§ HOW TO COMPLETE THIS TASK
Copy each line from the data that has the word "output" in it.

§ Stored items
### src/rtl/uart_rx_param.sv
// Parametrised UART receiver: bit-timing FSM, shift register and a
// one-word output buffer with valid/ready handshake and overrun pulse.
module uart_rx_param #(
    parameter int DATA_WIDTH   = 8,
    parameter int CLKS_PER_BIT = 5208,
    parameter int PARITY       = 0,
    parameter int STOP_BITS    = 1,
    parameter int SYNC_STAGES  = 2
) (
    input  logic                  clk,
    input  logic                  rst,
    input  logic                  rx_in,
    output logic [DATA_WIDTH-1:0] rx_data,
    output logic                  rx_valid,
    input  logic                  rx_ready,
    output logic                  frame_err,
    output logic                  parity_err,
    output logic                  overrun_err,
    output logic                  busy
);
    import uart_pkg::*;

    localparam int CW = cnt_w(CLKS_PER_BIT);
    localparam int BW = cnt_w(DATA_WIDTH);
    localparam logic [CW-1:0] CNT_LAST  = CW'(CLKS_PER_BIT - 1);
    localparam logic [CW-1:0] CNT_DEC   = CW'(CLKS_PER_BIT / 2 + 1);
    localparam logic [BW-1:0] BIT_LAST  = BW'(DATA_WIDTH - 1);
    localparam logic [BW-1:0] STOP_LAST = BW'(STOP_BITS - 1);

    state_e                state_q, state_d;
    logic [CW-1:0]         cnt_q, cnt_d;
    logic [BW-1:0]         bit_q, bit_d;
    logic [DATA_WIDTH-1:0] shreg_q, shreg_d;
    logic                  par_bad_q, par_bad_d;
    logic                  frm_bad_q, frm_bad_d;
    logic                  rxs, maj, dec, done, frm_fin, exp_par;

    uart_rx_sampler #(.SYNC_STAGES(SYNC_STAGES)) u_smp (
        .clk   (clk),
        .rst   (rst),
        .rx_in (rx_in),
        .rxs   (rxs),
        .maj   (maj)
    );

    assign dec     = (cnt_q == CNT_DEC);
    assign frm_fin = frm_bad_q | ~maj;
    assign exp_par = (PARITY == PAR_ODD) ? ~^shreg_q : ^shreg_q;

    always_comb begin
        state_d   = state_q;
        cnt_d     = cnt_q;
        bit_d     = bit_q;
        shreg_d   = shreg_q;
        par_bad_d = par_bad_q;
        frm_bad_d = frm_bad_q;
        done      = 1'b0;
        if (state_q != IDLE)
            cnt_d = (cnt_q == CNT_LAST) ? '0 : cnt_q + CW'(1);
        case (state_q)
            IDLE: if (!rxs) begin
                cnt_d     = '0;
                bit_d     = '0;
                par_bad_d = 1'b0;
                frm_bad_d = 1'b0;
                state_d   = START;
            end
            START: if (dec) state_d = maj ? IDLE : DATA;
            DATA: if (dec) begin
                // LSB arrives first and ends up at bit 0 after DATA_WIDTH shifts.
                shreg_d = {maj, shreg_q[DATA_WIDTH-1:1]};
                if (bit_q == BIT_LAST) begin
                    bit_d   = '0;
                    state_d = (PARITY != PAR_NONE) ? uart_pkg::PARITY : STOP;
                end else begin
                    bit_d = bit_q + BW'(1);
                end
            end
            uart_pkg::PARITY: if (dec) begin
                par_bad_d = (maj != exp_par);
                state_d   = STOP;
            end
            STOP: if (dec) begin
                frm_bad_d = frm_fin;
                if (bit_q == STOP_LAST) begin
                    // Leave STOP mid-bit so the next start edge is not missed.
                    done    = 1'b1;
                    state_d = frm_fin ? BREAK_WAIT : IDLE;
                end else begin
                    bit_d = bit_q + BW'(1);
                end
            end
            BREAK_WAIT: if (rxs) state_d = IDLE;
            default: state_d = IDLE;
        endcase
    end

    always_ff @(posedge clk or negedge rst) begin
        if (!rst) begin
            state_q   <= IDLE;
            cnt_q     <= '0;
            bit_q     <= '0;
            shreg_q   <= '0;
            par_bad_q <= 1'b0;
            frm_bad_q <= 1'b0;
        end else begin
            state_q   <= state_d;
            cnt_q     <= cnt_d;
            bit_q     <= bit_d;
            shreg_q   <= shreg_d;
            par_bad_q <= par_bad_d;
            frm_bad_q <= frm_bad_d;
        end
    end

    always_ff @(posedge clk or negedge rst) begin
        if (!rst) begin
            rx_data     <= '0;
            rx_valid    <= 1'b0;
            frame_err   <= 1'b0;
            parity_err  <= 1'b0;
            overrun_err <= 1'b0;
        end else begin
            overrun_err <= 1'b0;
            if (done) begin
                if (!rx_valid || rx_ready) begin
                    rx_data    <= shreg_q;
                    frame_err  <= frm_fin;
                    parity_err <= par_bad_q;
                    rx_valid   <= 1'b1;
                end else begin
                    overrun_err <= 1'b1;
                end
            end else if (rx_valid && rx_ready) begin
                rx_valid <= 1'b0;
            end
        end
    end

    assign busy = (state_q != IDLE);

endmodule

§ WRITTEN ANSWER
// one-word output buffer with valid/ready handshake and overrun pulse.
    output logic [DATA_WIDTH-1:0] rx_data,
    output logic                  rx_valid,
    output logic                  frame_err,
    output logic                  parity_err,
    output logic                  overrun_err,
    output logic                  busy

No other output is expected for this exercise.